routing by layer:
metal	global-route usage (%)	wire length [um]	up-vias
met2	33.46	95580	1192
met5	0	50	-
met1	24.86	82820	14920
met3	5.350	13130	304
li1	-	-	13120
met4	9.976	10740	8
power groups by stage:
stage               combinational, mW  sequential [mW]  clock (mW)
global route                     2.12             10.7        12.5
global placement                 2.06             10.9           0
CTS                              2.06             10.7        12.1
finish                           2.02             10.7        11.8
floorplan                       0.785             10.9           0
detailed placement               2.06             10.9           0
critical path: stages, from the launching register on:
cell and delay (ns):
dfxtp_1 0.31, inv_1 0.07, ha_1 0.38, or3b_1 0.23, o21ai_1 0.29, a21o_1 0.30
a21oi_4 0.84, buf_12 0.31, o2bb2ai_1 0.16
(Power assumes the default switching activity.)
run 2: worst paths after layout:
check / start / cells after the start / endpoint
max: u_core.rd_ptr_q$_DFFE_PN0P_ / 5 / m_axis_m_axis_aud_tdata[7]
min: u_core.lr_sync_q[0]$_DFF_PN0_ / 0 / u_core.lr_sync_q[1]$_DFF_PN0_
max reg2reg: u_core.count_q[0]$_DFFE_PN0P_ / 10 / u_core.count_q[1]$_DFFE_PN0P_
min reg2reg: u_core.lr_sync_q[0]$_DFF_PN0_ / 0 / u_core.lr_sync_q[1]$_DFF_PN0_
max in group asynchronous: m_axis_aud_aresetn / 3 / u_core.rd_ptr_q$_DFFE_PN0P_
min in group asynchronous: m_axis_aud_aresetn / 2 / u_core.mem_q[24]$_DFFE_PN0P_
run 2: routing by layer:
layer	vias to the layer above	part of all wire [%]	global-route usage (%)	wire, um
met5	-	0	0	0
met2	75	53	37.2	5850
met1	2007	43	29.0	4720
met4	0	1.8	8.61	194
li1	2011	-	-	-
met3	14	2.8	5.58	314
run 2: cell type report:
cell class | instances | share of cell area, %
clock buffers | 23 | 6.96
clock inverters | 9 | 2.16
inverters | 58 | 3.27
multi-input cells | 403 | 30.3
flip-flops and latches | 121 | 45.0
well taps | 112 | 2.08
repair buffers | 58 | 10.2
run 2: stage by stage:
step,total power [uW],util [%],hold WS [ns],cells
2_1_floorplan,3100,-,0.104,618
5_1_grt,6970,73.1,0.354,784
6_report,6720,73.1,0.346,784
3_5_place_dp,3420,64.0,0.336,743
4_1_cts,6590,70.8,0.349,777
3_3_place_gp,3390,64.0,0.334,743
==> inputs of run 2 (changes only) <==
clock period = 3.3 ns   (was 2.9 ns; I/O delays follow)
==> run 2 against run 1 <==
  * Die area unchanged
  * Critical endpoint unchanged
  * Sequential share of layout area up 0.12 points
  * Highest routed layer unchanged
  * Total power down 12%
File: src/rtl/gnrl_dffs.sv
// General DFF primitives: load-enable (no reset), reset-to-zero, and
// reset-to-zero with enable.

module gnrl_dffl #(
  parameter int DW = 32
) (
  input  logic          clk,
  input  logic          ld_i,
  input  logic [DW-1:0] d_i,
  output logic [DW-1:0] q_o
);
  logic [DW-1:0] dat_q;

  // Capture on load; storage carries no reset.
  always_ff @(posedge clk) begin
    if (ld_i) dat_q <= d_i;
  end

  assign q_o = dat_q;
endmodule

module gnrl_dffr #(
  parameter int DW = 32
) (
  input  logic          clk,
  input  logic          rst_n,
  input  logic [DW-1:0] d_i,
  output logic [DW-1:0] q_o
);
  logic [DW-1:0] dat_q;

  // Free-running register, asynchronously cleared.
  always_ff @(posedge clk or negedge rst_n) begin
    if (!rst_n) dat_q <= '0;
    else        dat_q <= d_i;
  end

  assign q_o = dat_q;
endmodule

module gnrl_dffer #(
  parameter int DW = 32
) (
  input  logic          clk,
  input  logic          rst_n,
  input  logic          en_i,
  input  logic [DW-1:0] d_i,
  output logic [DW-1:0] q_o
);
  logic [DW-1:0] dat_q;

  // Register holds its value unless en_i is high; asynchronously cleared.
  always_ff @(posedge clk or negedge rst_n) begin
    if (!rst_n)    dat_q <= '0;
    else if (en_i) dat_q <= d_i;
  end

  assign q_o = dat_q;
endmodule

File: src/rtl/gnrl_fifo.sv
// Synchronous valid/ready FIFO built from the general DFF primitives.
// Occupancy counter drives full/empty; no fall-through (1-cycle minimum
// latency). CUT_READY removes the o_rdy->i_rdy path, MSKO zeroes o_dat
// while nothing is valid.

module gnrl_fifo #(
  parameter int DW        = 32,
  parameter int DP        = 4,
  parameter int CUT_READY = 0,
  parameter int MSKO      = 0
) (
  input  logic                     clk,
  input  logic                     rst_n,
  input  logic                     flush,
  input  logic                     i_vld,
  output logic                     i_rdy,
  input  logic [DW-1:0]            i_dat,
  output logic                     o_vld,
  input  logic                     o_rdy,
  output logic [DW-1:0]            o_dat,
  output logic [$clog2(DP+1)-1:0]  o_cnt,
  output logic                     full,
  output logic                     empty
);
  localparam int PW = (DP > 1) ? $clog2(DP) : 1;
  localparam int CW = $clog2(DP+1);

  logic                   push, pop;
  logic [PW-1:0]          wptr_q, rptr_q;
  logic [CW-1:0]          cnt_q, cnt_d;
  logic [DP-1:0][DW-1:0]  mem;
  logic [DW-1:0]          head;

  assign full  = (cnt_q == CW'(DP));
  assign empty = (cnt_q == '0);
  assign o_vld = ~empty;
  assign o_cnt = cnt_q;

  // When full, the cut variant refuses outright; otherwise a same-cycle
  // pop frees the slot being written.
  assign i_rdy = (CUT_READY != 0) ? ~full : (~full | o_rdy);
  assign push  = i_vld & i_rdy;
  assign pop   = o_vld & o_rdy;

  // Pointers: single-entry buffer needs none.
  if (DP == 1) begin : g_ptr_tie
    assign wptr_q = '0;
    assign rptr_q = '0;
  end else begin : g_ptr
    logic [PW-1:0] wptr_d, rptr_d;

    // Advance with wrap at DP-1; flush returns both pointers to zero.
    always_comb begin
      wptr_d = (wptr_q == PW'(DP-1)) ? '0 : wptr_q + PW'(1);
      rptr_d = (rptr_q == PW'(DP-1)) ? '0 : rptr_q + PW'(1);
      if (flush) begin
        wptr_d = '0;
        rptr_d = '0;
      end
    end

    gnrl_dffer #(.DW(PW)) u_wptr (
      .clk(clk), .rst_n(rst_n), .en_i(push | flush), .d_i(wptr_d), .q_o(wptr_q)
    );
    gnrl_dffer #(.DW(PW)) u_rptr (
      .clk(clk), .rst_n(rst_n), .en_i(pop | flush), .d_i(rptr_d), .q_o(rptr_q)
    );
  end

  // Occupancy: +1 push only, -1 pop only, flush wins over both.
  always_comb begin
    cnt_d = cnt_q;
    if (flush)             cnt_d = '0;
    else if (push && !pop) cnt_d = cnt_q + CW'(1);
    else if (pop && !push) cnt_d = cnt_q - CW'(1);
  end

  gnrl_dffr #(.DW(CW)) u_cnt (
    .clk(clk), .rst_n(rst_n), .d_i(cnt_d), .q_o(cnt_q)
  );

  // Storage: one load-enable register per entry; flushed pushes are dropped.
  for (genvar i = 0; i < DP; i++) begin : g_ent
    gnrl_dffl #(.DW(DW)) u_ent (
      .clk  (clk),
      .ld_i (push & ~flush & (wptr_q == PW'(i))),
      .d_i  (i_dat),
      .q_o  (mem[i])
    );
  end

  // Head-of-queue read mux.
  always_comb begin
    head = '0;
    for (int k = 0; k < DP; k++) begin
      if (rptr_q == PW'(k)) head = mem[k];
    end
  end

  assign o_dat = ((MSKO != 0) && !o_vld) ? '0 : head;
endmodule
--
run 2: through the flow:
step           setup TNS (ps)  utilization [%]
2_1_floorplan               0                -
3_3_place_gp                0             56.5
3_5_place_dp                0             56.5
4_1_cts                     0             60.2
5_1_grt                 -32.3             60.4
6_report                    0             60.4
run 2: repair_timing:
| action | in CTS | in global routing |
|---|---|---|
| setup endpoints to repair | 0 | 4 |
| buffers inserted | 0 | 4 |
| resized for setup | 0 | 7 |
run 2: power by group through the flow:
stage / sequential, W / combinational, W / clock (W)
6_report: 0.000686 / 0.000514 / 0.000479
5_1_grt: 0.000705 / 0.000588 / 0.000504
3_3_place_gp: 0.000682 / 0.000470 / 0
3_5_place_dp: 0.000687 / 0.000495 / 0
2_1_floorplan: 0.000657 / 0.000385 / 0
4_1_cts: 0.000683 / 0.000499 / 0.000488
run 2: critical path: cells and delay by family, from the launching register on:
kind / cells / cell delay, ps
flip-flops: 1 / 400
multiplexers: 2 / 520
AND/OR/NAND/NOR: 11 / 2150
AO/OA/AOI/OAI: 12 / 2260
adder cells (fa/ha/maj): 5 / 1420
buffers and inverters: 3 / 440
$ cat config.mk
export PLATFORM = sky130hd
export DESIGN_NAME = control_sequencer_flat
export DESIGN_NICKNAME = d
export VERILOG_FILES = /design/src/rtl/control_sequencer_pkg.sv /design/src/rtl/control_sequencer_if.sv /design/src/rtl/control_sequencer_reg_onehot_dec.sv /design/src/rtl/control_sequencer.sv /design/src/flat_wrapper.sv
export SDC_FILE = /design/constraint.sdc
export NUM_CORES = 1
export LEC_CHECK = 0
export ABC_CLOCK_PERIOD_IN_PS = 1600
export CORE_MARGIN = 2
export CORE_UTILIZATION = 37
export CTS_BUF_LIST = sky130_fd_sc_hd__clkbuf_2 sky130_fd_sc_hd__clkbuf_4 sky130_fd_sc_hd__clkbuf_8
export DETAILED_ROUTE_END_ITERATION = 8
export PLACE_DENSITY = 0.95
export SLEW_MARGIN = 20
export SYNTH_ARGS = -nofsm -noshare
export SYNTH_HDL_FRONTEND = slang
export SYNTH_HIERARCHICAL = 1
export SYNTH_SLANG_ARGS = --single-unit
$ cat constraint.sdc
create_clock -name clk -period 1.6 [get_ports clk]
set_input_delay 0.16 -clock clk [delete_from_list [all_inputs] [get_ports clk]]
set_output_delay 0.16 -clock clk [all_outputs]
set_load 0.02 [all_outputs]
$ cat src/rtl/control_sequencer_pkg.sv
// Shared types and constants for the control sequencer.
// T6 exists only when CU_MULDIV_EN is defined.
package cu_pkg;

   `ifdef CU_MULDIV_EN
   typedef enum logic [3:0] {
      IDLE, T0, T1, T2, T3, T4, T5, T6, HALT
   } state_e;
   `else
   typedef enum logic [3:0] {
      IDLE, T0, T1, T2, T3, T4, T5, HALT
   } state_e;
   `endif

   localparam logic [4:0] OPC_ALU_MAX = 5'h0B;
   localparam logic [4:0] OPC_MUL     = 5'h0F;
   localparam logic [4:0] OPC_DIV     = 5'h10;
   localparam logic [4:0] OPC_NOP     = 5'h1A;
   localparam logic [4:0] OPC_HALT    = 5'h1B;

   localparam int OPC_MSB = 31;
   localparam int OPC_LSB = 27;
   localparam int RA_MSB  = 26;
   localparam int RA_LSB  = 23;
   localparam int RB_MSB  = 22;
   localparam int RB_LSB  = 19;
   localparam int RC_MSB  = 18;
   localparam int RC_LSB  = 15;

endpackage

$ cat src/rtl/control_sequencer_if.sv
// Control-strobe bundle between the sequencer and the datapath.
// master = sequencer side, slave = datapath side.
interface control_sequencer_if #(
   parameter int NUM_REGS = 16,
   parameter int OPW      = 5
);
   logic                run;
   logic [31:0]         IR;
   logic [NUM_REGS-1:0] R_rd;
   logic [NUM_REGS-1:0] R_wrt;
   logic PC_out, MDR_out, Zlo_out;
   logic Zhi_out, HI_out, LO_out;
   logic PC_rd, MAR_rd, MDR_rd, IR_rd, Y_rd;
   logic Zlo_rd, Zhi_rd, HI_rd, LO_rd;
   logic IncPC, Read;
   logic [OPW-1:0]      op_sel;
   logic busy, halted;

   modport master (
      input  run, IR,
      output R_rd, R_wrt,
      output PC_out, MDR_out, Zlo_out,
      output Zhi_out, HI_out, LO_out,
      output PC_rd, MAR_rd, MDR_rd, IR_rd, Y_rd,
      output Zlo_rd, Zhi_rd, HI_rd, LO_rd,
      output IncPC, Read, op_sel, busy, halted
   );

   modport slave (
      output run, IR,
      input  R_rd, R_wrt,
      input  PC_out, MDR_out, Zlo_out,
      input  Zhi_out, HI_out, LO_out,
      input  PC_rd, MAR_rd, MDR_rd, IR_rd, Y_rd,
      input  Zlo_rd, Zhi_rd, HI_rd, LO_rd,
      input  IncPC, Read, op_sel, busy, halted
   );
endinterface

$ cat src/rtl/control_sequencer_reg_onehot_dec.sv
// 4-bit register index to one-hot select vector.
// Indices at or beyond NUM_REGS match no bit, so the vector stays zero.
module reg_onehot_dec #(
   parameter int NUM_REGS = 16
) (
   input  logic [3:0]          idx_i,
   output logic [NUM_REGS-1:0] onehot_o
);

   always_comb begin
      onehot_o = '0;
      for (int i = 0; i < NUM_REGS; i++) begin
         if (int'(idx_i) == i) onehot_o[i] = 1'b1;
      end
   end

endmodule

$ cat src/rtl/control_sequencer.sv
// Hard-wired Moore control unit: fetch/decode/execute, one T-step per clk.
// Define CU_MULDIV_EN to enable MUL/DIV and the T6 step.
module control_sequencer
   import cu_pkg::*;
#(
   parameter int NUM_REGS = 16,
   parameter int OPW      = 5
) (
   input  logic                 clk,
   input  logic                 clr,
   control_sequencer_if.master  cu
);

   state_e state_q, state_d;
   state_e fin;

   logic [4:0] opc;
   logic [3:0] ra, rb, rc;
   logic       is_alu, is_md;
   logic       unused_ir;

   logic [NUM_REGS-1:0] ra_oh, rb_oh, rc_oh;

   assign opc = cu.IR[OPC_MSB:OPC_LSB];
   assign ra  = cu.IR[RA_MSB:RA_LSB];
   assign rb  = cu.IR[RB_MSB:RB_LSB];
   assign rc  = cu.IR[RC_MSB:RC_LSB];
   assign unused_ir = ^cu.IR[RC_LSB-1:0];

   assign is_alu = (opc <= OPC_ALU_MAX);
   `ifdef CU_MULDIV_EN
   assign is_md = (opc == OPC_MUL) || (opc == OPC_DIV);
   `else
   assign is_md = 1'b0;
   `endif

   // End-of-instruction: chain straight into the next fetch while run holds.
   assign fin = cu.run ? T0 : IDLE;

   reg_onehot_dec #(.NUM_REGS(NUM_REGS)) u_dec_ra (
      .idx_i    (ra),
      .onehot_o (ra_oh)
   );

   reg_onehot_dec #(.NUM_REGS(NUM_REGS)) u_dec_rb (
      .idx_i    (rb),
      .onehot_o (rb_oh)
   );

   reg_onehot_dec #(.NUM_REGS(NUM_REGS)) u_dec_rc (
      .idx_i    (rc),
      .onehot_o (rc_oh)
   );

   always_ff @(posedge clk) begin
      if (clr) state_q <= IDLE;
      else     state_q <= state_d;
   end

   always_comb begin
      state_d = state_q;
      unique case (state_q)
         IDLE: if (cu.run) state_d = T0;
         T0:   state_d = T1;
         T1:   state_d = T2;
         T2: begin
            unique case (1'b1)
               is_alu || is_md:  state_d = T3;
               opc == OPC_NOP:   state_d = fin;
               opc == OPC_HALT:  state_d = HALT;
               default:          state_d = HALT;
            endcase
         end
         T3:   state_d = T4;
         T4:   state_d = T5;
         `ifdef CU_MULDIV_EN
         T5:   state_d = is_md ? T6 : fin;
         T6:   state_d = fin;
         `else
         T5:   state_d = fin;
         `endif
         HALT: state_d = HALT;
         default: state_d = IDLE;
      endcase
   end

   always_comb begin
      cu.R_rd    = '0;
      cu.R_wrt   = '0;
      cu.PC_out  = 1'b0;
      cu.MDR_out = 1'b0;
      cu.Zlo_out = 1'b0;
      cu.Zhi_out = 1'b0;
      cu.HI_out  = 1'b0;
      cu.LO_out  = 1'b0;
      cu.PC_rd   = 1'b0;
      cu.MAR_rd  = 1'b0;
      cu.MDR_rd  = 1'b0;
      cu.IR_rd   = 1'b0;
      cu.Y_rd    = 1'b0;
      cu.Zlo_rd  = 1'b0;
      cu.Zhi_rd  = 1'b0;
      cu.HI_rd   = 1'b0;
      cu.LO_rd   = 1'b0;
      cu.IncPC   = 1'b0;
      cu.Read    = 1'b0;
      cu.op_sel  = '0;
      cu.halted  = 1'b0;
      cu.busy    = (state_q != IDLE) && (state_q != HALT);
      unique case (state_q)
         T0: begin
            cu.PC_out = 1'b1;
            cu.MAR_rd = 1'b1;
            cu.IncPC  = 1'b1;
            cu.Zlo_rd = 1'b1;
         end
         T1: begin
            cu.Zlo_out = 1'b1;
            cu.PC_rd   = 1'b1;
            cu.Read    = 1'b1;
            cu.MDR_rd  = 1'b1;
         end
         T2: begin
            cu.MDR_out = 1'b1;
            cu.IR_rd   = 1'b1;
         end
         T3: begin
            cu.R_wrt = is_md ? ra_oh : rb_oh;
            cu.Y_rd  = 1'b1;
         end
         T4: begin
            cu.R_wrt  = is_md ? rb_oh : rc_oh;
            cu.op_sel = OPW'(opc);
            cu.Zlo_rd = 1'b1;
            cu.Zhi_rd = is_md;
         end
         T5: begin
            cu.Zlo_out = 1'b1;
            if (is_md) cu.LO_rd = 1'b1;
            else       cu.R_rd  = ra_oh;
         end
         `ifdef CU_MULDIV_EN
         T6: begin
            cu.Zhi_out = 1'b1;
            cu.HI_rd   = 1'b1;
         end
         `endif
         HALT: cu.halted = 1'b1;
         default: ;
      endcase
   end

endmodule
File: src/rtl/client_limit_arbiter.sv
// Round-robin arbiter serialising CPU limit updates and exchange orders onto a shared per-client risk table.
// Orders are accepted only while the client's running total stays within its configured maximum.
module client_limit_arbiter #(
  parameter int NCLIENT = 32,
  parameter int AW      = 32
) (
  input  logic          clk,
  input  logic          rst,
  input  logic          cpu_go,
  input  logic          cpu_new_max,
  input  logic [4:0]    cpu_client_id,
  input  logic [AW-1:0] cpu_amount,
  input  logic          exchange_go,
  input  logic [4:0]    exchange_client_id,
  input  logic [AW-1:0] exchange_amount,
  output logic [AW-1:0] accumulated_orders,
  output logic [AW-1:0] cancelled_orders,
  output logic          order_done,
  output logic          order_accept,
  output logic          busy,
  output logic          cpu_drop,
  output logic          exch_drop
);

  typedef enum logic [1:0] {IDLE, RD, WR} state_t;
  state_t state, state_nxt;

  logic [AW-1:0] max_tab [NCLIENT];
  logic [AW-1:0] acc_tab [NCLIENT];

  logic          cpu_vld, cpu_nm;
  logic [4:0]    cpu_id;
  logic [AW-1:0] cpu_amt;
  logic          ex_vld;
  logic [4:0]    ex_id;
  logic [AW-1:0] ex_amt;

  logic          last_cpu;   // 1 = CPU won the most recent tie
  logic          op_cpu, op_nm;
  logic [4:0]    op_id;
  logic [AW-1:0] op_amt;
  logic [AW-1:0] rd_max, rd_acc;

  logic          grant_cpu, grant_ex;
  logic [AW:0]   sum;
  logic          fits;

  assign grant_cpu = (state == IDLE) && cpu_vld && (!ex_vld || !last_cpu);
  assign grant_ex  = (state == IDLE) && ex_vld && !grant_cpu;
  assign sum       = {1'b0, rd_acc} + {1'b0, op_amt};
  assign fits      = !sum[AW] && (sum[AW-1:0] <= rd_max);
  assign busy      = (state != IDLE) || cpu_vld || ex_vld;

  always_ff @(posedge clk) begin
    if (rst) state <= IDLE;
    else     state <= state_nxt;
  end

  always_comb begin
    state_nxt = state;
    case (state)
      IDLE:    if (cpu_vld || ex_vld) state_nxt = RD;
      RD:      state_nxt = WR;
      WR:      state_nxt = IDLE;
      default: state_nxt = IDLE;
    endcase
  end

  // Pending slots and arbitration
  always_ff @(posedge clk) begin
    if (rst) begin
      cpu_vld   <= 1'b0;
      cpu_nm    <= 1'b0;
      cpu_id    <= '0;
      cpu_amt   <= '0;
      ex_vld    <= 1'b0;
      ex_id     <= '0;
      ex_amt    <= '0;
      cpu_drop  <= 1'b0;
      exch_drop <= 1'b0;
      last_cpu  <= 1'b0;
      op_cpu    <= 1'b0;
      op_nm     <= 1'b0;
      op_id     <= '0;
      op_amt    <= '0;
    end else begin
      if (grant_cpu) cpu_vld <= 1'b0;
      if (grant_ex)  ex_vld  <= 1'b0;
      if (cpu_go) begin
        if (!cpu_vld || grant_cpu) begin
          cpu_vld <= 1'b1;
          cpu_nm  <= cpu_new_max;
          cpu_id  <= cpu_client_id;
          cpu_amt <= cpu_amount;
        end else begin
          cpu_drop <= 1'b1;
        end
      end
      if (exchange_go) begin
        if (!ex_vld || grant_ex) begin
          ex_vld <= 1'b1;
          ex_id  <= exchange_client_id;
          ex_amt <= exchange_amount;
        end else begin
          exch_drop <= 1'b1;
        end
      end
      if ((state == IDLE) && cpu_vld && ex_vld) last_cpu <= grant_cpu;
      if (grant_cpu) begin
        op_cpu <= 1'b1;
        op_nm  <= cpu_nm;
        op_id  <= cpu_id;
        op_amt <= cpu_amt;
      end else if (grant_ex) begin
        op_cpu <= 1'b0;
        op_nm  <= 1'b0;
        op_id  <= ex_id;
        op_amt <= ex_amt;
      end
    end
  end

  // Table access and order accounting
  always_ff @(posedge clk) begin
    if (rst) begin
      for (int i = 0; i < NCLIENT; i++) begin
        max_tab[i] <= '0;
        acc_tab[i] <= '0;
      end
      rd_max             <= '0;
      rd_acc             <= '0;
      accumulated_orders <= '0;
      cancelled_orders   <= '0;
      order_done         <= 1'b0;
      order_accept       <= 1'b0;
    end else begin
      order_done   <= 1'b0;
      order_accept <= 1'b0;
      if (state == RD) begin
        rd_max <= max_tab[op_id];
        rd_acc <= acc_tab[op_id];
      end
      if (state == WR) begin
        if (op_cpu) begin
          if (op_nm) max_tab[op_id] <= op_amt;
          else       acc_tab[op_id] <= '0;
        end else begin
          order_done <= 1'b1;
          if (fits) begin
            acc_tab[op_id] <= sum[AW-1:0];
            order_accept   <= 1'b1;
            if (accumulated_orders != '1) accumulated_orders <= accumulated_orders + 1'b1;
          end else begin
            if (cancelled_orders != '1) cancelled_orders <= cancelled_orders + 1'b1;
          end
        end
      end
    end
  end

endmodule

Description of the task >>
Identify every line above with the string "flow" in it. Copy those lines.

Solution to this task >>
run 2: through the flow:
run 2: power by group through the flow:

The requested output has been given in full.